RiNaZ: I used Henkel (formerly soverign chemical) epoxy E2119, which is some lovely stuff to work with. It has the look and consitency of tar, and it stays where you put it, and looks good with carbon. You can't see the foam in the hole because I inserted a small G10 phenolic block into the core prior to infusion. This makes for a finished and durable piece once the hole is cut. I have never seen an autoclave in person:-) Lehigh's specialty is vacuum infusion without needing an autoclave. Sometimes post cure is done in a light-bulb oven, though a black trashbag in the sunlight would do the trick too. The a-arms are completely uni, but I won't tell you the layering scheme (perhaps in a future paper.)

Below are two pictures pertaining to the lighweight anti-roll device that I mentioned. The basic idea is that bellcranks, shocks, push-rod, etc. are in the same plane. Two seperate wavy fiberglass springs are attached in an x-shaped pattern to the bellcranks. As the car rolls, one spring goes into tension, the other goes slack (and does nothing). As the car bumps (without roll) both strips stay (nearly) the same length (and do nothing). Thus these wavy strips provide the typical characteristics of an anti-roll device whilst being VERY lightweight. The strip's layup scheme and wavy shape determines the spring rate.

impressive, i dont think ive seen the ARB back in 06'. Are those seatbelt parts? I cant really see if you're just bonding the glass to one side of the ends or it's clamped with the metal (im asking about the ARB).

do you know how much the henkel epoxy is?
And do you still have the old A-arms from the first time you did it? Im curious to know how long can u use the A-arms before it starts to delam or sag just from the weight of car.
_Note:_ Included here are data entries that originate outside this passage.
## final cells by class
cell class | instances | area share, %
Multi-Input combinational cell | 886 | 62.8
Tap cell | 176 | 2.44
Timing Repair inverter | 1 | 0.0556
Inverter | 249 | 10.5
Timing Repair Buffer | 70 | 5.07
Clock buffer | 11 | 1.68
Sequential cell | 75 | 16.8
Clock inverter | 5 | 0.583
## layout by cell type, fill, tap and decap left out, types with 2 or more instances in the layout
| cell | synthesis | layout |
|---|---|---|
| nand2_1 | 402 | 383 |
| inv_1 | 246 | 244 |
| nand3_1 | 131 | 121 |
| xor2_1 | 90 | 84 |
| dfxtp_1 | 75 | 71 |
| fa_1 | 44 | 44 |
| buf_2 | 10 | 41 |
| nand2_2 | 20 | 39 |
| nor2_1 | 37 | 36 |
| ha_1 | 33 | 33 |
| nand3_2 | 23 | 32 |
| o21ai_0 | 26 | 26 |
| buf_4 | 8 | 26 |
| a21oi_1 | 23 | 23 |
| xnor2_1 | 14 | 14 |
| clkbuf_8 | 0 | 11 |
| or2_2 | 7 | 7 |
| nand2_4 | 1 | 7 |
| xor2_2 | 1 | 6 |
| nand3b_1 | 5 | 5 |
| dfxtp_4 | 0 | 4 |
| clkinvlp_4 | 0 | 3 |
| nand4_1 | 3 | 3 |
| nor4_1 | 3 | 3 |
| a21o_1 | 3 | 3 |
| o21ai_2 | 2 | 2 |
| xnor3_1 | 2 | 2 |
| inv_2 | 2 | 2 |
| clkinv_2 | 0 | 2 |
What are the design benefits of this type of joint, over say a plain spherical? Lower cost/weight? How about compared to a simple poly bushing? I'd think the flex section would make a Z shape pretty easily, changing the effective arm length and goofing with all of the suspension geometry values.
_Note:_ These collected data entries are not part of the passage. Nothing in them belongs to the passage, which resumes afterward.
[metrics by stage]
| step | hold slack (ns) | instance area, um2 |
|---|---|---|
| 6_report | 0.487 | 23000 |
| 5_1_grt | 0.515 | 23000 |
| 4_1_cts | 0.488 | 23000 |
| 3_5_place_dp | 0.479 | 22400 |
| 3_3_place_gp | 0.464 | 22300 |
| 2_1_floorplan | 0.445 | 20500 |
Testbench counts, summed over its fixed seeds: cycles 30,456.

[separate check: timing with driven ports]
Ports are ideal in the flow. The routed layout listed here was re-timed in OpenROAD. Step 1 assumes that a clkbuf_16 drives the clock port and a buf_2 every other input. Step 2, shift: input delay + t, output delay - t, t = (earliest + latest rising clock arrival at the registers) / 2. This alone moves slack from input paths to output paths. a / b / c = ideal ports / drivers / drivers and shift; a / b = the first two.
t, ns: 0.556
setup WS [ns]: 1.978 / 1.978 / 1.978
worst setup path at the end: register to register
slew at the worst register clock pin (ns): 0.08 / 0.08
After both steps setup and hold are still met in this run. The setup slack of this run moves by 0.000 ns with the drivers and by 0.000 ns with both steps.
For the guys that have used them, what do you feel are the weaknesses of your design?

I remember doing a double take at the Lehigh paddock back in 2006 at those ARB's, followed by a fairly big "doh" moment wondering how I had never seen something like that. They were insanely light as well if I remember correctly.

Did you guys measure how linear or not the effect of the fiberglass ARB's were on your roll stiffness? Also were they used in the front and rear? Thanks

what kind of glass do you use for the ARB? it looks like 6oz surfboard glass and it looks really thin, how thick is it?

DART-CG, is the arm a one piece? i dont see the seam line in the close up. What do you guys use for core?